A new study led by Johns Hopkins researchers adds to growing evidence that patients underuse nonopioid pain relievers to supplement opioid pain management after spine and joint surgery.
A report on the findings, which also shows that patients improperly store and dispose of unused opioids, was published in the journal Anesthesia & Analgesia on April 17. The report highlights the need for physicians to better educate patients on nonopioid alternatives as well as how to properly store and dispose of opioids in the home, the investigators say.
“We found that a very small percentage of patients use nonopioid medications such as ibuprofen and acetaminophen in addition to opioids to help manager their pain,” says Mark Bicket, M.D., assistant professor of anesthesiology and critical care medicine at the Johns Hopkins University School of Medicine and the paper’s first author.
“It’s clear we need to empower patients to ask their physicians about nonopioid pain management options, as well as call on prescribers to be more thoughtful of their prescribing practices,” says Bicket.
Bicket adds that if pain is more frequently managed with nonopioid options, fewer opioids will need to be prescribed and patients will have less available to be lost, sold, taken by error or accidentally discovered by a child.
In one of Bicket’s earlier studies, he reviewed half a dozen studies and found that most opioid pills prescribed after surgery went unused, and almost all patients failed to properly dispose of the leftovers.

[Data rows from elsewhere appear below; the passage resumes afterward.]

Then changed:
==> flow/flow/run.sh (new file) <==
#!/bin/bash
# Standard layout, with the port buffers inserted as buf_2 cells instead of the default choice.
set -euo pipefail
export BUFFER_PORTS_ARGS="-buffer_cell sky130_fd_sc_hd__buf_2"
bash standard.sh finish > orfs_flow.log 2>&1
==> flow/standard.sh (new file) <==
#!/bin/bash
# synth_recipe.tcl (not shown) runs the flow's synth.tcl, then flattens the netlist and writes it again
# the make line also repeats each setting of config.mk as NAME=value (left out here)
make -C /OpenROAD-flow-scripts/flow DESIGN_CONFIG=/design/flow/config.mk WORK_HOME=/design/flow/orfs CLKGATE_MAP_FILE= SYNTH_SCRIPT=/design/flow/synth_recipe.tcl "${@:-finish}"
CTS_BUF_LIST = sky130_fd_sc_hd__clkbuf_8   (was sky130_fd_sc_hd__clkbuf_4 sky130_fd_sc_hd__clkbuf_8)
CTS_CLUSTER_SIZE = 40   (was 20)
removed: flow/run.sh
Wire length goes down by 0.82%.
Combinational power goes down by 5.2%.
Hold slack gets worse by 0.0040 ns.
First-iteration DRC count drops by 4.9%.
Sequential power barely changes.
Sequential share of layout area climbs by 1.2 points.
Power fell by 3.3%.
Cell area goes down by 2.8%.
This is an optimization exercise on Yosys and OpenROAD, whose aim is small area, a short achievable clock period and few clock cycles, not a production implementation. In this exercise RTL edits were held to simulation tests only and were not proved equivalent to the original.

Setup of R:
// adc_divider_voltage_averager_core
module adc_divider_voltage_averager_core (
    input  logic        i_clk,
    input  logic        i_rst_n,
    input  logic        i_in_valid,
    output logic        o_in_ready,
    input  logic [15:0] i_in_data,    
    output logic        o_out_valid,
    input  logic        i_out_ready,
    output logic [23:0] o_out_data,   
    input  logic        i_cfg_we,
    input  logic [1:0]  i_cfg_idx,
    input  logic [12:0] i_cfg_data
);
    localparam logic [1:0] OP_NONE = 2'd0;
    localparam logic [1:0] OP_A    = 2'd1;    
    localparam logic [1:0] OP_B    = 2'd2;    
    localparam logic [1:0] OP_J    = 2'd3;    
    logic        r_filter;
    logic [12:0] r_ref;
    logic [11:0] r_off;
    logic [9:0]  r_thr;
    always_ff @(posedge i_clk) begin
        if (!i_rst_n) begin
            r_filter <= 1'b0;
            r_ref    <= adv_pkg::REF_RESET;
            r_off    <= '0;
            r_thr    <= adv_pkg::THR_RESET;
        end else if (i_cfg_we) begin
  ...
Settings: LEC_CHECK=0, ABC_AREA=1, CAP_MARGIN=20, CORE_MARGIN=2, CORE_UTILIZATION=40, SLEW_MARGIN=20; clock period 12.0 ns.
run.sh (not shown) runs the stock make flow with config.mk's settings and CLKGATE_MAP_FILE= SYNTH_SCRIPT=/design/flow/synth_recipe.tcl, a recipe that flattens the netlist after the stock synthesis.
Testbench counts of R, summed over its fixed seeds: cycles 3,480.
[inputs] T vs R
--- a/flow/design.v
+++ b/flow/design.v
@@ -645,66 +645,67 @@
     end
     logic [28:0] w_kr;
     adv_kr u_kr (
         .i_clk (i_clk),
         .i_ref (r_ref),
         .o_kr  (w_kr)
     );
     logic        r_ready;
     logic        w_take;
     logic [3:0]  r_cnt;
-    logic [11:0] r_xx;
+    logic [11:0] r_xx, r_xl;
     logic        r_xv, r_xf;
     logic        w_xon, w_xfirst, w_xlast;
     logic [3:0]  r_wch, r_wch2;
     assign w_take   = i_in_valid & r_ready;
     assign w_xon    = r_xv & r_xf;
     assign w_xfirst = (r_cnt == 4'd1);
     assign w_xlast  = (r_cnt == 4'd0);
     always_ff @(posedge i_clk) begin
         r_xx <= i_in_data[15:4];
+        r_xl <= i_in_data[15:4] & {12{r_filter}};
         r_xf <= r_filter;
         if (!i_rst_n) begin
             r_xv  <= 1'b0;
             r_cnt <= '0;
         end else begin
             r_xv <= w_take;
             if (w_take) r_cnt <= r_cnt + 4'd1;
         end
         if (w_take && (r_cnt == 4'd0)) r_wch <= i_in_data[3:0];
         if (r_xv && w_xlast)  r_wch2 <= r_wch;
     end
     localparam logic [17:0] NEG_DIGITS = 18'b001_001_001_001_001_001;
     logic [1:0]         r_m1op, r_csop;
     logic signed [29:0] r_a;
     logic [17:0]        r_sel, r_sel2, w_sel_x, w_sel_j;
     logic               r_m1first, r_m1last, r_csfirst, r_cslast;
     logic [41:0]        w_sa, w_sb, r_csa, r_csb, w_p;
     logic               r_jpend;
-    logic [11:0]        r_jp;
+    logic [16:0]        r_jp;    
     logic               w_vdone;
     logic               w_csa_op, w_jwant, w_job_go;
     logic [11:0]        w_mu;
     logic [27:0]        w_t;
     assign w_csa_op = (r_csop == OP_A);
     assign w_jwant  = w_vdone || r_jpend;
     assign w_job_go = w_jwant && !w_csa_op && !w_xon;
     adv_s3t u_s3t (
-        .i_x (r_xx),
+        .i_x (r_xl),
         .o_t (w_t)
     );
     adv_benc u_enc_x (
         .i_u   ({~r_xx[11], r_xx[10:0]}),
         .o_sel (w_sel_x)
     );
     adv_benc u_enc_j (
-        .i_u   (r_jpend ? r_jp : w_mu),    
+        .i_u   (r_jpend ? r_jp[11:0] : w_mu),    
         .o_sel (w_sel_j)
     );
     adv_mul u_mul (
         .i_a   (r_a),
         .i_sel (r_sel),
         .i_pa  (r_m1op == OP_A),
         .i_pb  (r_m1op == OP_B),
         .i_k   (r_a[28:0]),    
         .o_sa  (w_sa),
         .o_sb  (w_sb)
@@ -767,64 +768,61 @@
             r_vval   <= 20'(r_xx);
             r_vfirst <= w_xfirst;
             r_vlast  <= w_xlast;
         end
         if (r_vv) begin
             r_acc <= w_acc;
         end
     end
     logic        r_ov;
     logic [16:0] r_omv;
-    logic [3:0]  r_och;
     logic        r_jzf;
-    logic [3:0]  r_jch;
     logic        r_jqv;
-    logic [16:0] r_jq;
     logic [16:0] w_mv;
     assign w_mu = w_acc[22] ? 12'h800 : {~w_acc[15], w_acc[14:4]};
     always_ff @(posedge i_clk) begin
         if (!i_rst_n) begin
             r_jpend <= 1'b0;
             r_jqv   <= 1'b0;
         end else begin
             r_jpend <= w_jwant && !w_job_go;
             r_jqv   <= (r_csop == OP_J);
         end
         if (w_vdone) begin
-            r_jp  <= w_mu;
+            r_jp  <= 17'(w_mu);
             r_jzf <= w_acc[22] && (r_ref != '0);
-            r_jch <= r_wch2;
         end
-        r_jq <= w_p[40:24];
+        if (r_csop == OP_J) begin
+            r_jp <= w_p[40:24];
+        end
     end
     adv_read u_read (
-        .i_mv   (r_jq),
+        .i_mv   (r_jp),
         .i_zero (r_jzf),
         .i_thr  (r_thr),
         .i_off  (r_off),
         .o_mv   (w_mv)
     );
     always_ff @(posedge i_clk) begin
         if (!i_rst_n) begin
             r_ov <= 1'b0;
         end else if (r_jqv) begin
             r_ov <= 1'b1;
         end else if (i_out_ready) begin
             r_ov <= 1'b0;
         end
         if (r_jqv) begin
             r_omv <= w_mv;
-            r_och <= r_jch;
         end
     end
     assign o_out_valid = r_ov;
-    assign o_out_data  = {3'b000, r_omv, r_och};
+    assign o_out_data  = {3'b000, r_omv, r_wch2};
     logic       r_pend;
     logic       w_pend_n;
     logic [3:0] w_cnt_n;
     logic       w_ton, r_ton1, r_ton2, r_ton3;
     logic       w_jwant_n, w_block;
     assign w_ton     = w_take & r_filter;
     assign w_cnt_n   = w_take ? r_cnt + 4'd1 : r_cnt;
     assign w_pend_n  = (w_take && (r_cnt == 4'd15)) || (r_pend && !(r_ov && i_out_ready));
     assign w_jwant_n = (w_jwant && !w_job_go)
                      || ((r_csop == OP_B) ? r_cslast : (r_xv && !r_xf && w_xlast));
Notes after the runs:
Summary: clock skew, T worse than R
Re final clock period utilization by the worst path: T and R aren't equal, and the higher value belongs to R.
In the flow results for T and R, the post-synthesis cell count is larger on T.
Compared to R, T has minimum setup slack in the final design 0.091 ns higher.
Register bit count reported by yosys went down by a few percent going from R to T.
Testbench counts of T, summed over its fixed seeds: cycles 3,480.

[afterwards: timing with drivers on the ports]
The flow's constraints put no driver on any port. The routed layouts listed below were extracted and timed again, unchanged, in two steps.
Step 1 sets driving cells, clkbuf_16 on the clock port and buf_2 on the other inputs (assumed; they add their load-dependent delay and slew).
Step 2 adds t to the input delays and takes it off the output delays; t is the mean of the earliest and latest rising clock arrival at the registers after step 1. Input paths then give back, and output paths get back, about the clock's delay inside the block.
Three values: ideal ports, drivers, drivers and shift; two values: the first two.
run	t, ns	slack for setup (ns)	hold WS [ns]	latest minus earliest clock arrival (ns)	worst slew at a driven data input, ns
R	0.637	7.771 / 7.771 / 7.709	0.327 / 0.327 / 0.327	0.029 / 0.029	0.04
T	0.639	7.862 / 7.862 / 7.716	0.326 / 0.326 / 0.326	0.035 / 0.035	0.05
After both steps setup and hold are still met in every run listed. The setup slack of T, which loses most, moves by 0.000 ns with the drivers and by -0.146 ns with both steps.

To further examine what happens to opioid pills after they are prescribed, as well as to determine whether patients used nonopioid medications in conjunction with their prescribed opioid prescriptions as recommended by evidence-based guidelines, the researchers recruited 140 inpatient adult spine and joint surgery patients at The Johns Hopkins Hospital from August to November 2016. Of the 140 patients in the study, 47 percent were women, the average age was 56, 58 percent reported a history of chronic pain and 74 percent were white.
Bicket and his team collected patient data such as history of substance abuse, self-reported pain scores and preoperative opioid use through in-person interviews and electronic health records. The researchers also conducted phone surveys after surgery at two days, two weeks, one month and six months to determine if and when patients stopped taking opioids, how many opioid tablets they had left, what other nonopioid pain treatments they used, and their knowledge and practice regarding safe opioid storage and disposal per the Food and Drug Administration’s recommendations.
Of these patients, very few used nonopioid medications in conjunction with opioid products throughout the study period. Two days after surgery, 82 percent of patients reported not using nonsteroidal anti-inflammatory drugs (NSAIDs) and 44 percent reported not using acetaminophen. Only 5 percent used both NSAIDs and acetaminophen. One month post-surgery, only 6 percent of patients reported use of multiple nonopioid medications.
One month post-surgery, 73 percent of patients said they had unused opioids, 46 percent said they had 20 or more unused pills, and 37 percent said they had more than 200 morphine milligram equivalents (MMEs) of opioids.
While it’s difficult to definitively say how many MMEs are dangerous to take at one time, Bicket says 200 MME is considered by some experts as the dosage at which a patient who has never had opioids would overdose.
The majority of patients also reported unsafe storage (91 percent) and failure to dispose of (96 percent) opioids one month after surgery, as suggested in FDA guidelines.